As Kansas City welcomes the world for the 2026 FIFA World Cup, football (soccer) fans from every corner of the globe will discover The Beautiful Game, an extraordinary exhibition revealing the profound connections between the world's most beloved sport and the Great War.
It is summer, 1914. Football (soccer) athletes, league officials and fans around the world were planning and preparing for kick-off – but then came the fateful declarations of war. The bugles began calling for volunteers to serve on the battlefield rather than the football pitch.
Yet “the beautiful game” had its role to play during World War I.
Armies helped spread the game even before the war began. Military leaders liked football because it built fitness and teamwork, and kept soldiers’ spirits up. As soldiers went to war, football went with them. Armies used the game for exercise and to boost morale. For soldiers facing danger and boredom, football provided a break from the stress of war and reminded them of normal life.

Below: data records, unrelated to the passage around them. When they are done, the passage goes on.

### src/rtl/scan_ctrl.sv
// Module: scan_ctrl
// Detects start edges, counts scan edges, produces hold and the integrator
// reset window, and enforces the post-scan charge-transfer lockout.
// Assumes: RST_CLKS < 2*SEC_PIX; the scan lasts 2*SEC_PIX+1 edges.
module scan_ctrl
    import scan_pkg::*;
#(
    parameter int SEC_PIX   = DEF_SEC_PIX,
    parameter int RST_CLKS  = DEF_RST_CLKS,
    parameter int XFER_CLKS = DEF_XFER_CLKS
) (
    input  logic clk,
    input  logic rst_n,
    input  logic si_i,
    output logic launch_o,
    output logic hold_o,
    output logic integ_rst_o,
    output logic err_o
);
    localparam int SCAN_LEN = 2 * SEC_PIX;
    localparam int CMAX     = (SCAN_LEN > XFER_CLKS) ? SCAN_LEN : XFER_CLKS;
    localparam int CW       = $clog2(CMAX + 1);

    scan_phase_e   phase;
    logic [CW-1:0] cnt;
    logic          si_q;
    logic          rise;

    // Purpose: a start is a sampled low-to-high transition of the start input.
    assign rise     = si_i && !si_q;
    assign launch_o = rise && (phase == PH_IDLE);

    // Purpose: phase sequencing, edge counting and sticky error capture.
    always_ff @(posedge clk) begin
        if (!rst_n) begin
            phase <= PH_IDLE;
            cnt   <= '0;
            si_q  <= 1'b0;
            err_o <= 1'b0;
        end else begin
            si_q <= si_i;
            if (rise && phase != PH_IDLE) begin
                err_o <= 1'b1;
            end
            unique case (phase)
                PH_IDLE: begin
                    if (rise) begin
                        phase <= PH_SCAN;
                        cnt   <= CW'(1);
                    end
                end
                PH_SCAN: begin
                    if (cnt == CW'(SCAN_LEN)) begin
                        phase <= (XFER_CLKS == 0) ? PH_IDLE : PH_XFER;
                        cnt   <= '0;
                    end else begin
                        cnt <= cnt + CW'(1);
                    end
                end
                PH_XFER: begin
                    if (int'(cnt) == XFER_CLKS - 1) begin
                        phase <= PH_IDLE;
                        cnt   <= '0;
                    end else begin
                        cnt <= cnt + CW'(1);
                    end
                end
                default: begin
                    phase <= PH_IDLE;
                    cnt   <= '0;
                end
            endcase
        end
    end

    // Purpose: decode hold and integrator-reset window from the edge count.
    assign hold_o      = (phase == PH_SCAN) && (cnt == CW'(1));
    assign integ_rst_o = (phase == PH_SCAN) && (cnt <= CW'(RST_CLKS));

    a_r2_hold_single: assert property (@(posedge clk) disable iff (!rst_n)
        hold_o |=> !hold_o);
    a_r3_hold_in_window: assert property (@(posedge clk) disable iff (!rst_n)
        hold_o |-> integ_rst_o);
    a_r8_err_sticky: assert property (@(posedge clk) disable iff (!rst_n)
        err_o |=> err_o);
    a_r7_no_launch_after_launch: assert property (@(posedge clk) disable iff (!rst_n)
        launch_o |=> !launch_o);
endmodule

### src/rtl/scan_section.sv
// Module: scan_section
// One section of the token chain: a start sampled while idle places the
// token on the first pixel; it advances one pixel per edge and leaves after
// the last. Assumes SEC_PIX >= 2.
module scan_section #(
    parameter int SEC_PIX = 128,
    localparam int PW     = $clog2(SEC_PIX)
) (
    input  logic          clk,
    input  logic          rst_n,
    input  logic          start_i,
    output logic          oe_o,
    output logic          so_o,
    output logic [PW-1:0] pos_o
);
    localparam logic [PW-1:0] LAST = PW'(SEC_PIX - 1);

    logic          act;
    logic [PW-1:0] pos;

    // Purpose: load, advance and retire the token.
    always_ff @(posedge clk) begin
        if (!rst_n) begin
            act <= 1'b0;
            pos <= '0;
        end else if (start_i && !act) begin
            act <= 1'b1;
            pos <= '0;
        end else if (act) begin
            if (pos == LAST) begin
                act <= 1'b0;
                pos <= '0;
            end else begin
                pos <= pos + PW'(1);
            end
        end
    end

    // Purpose: expose enable, exit pulse and position.
    assign oe_o  = act;
    assign so_o  = act && (pos == LAST);
    assign pos_o = pos;

    a_r6_so_single: assert property (@(posedge clk) disable iff (!rst_n)
        so_o |=> !so_o);
    a_r4_pos_steps: assert property (@(posedge clk) disable iff (!rst_n)
        (act && pos != '0) |-> (pos == $past(pos) + PW'(1)));
endmodule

Back home, football still mattered. Charity matches raised money for hospitals and soldiers’ families. Women's football also grew dramatically as women took factory jobs during the war and formed their own teams.
As a rallying cry, as a morale-raiser and as an escape, chart the rise of football (for players and supporters) in the years before the Great War, then journey through the story of its impact on WWI and explore the poignant influence of “the beautiful game” on people living during wartime.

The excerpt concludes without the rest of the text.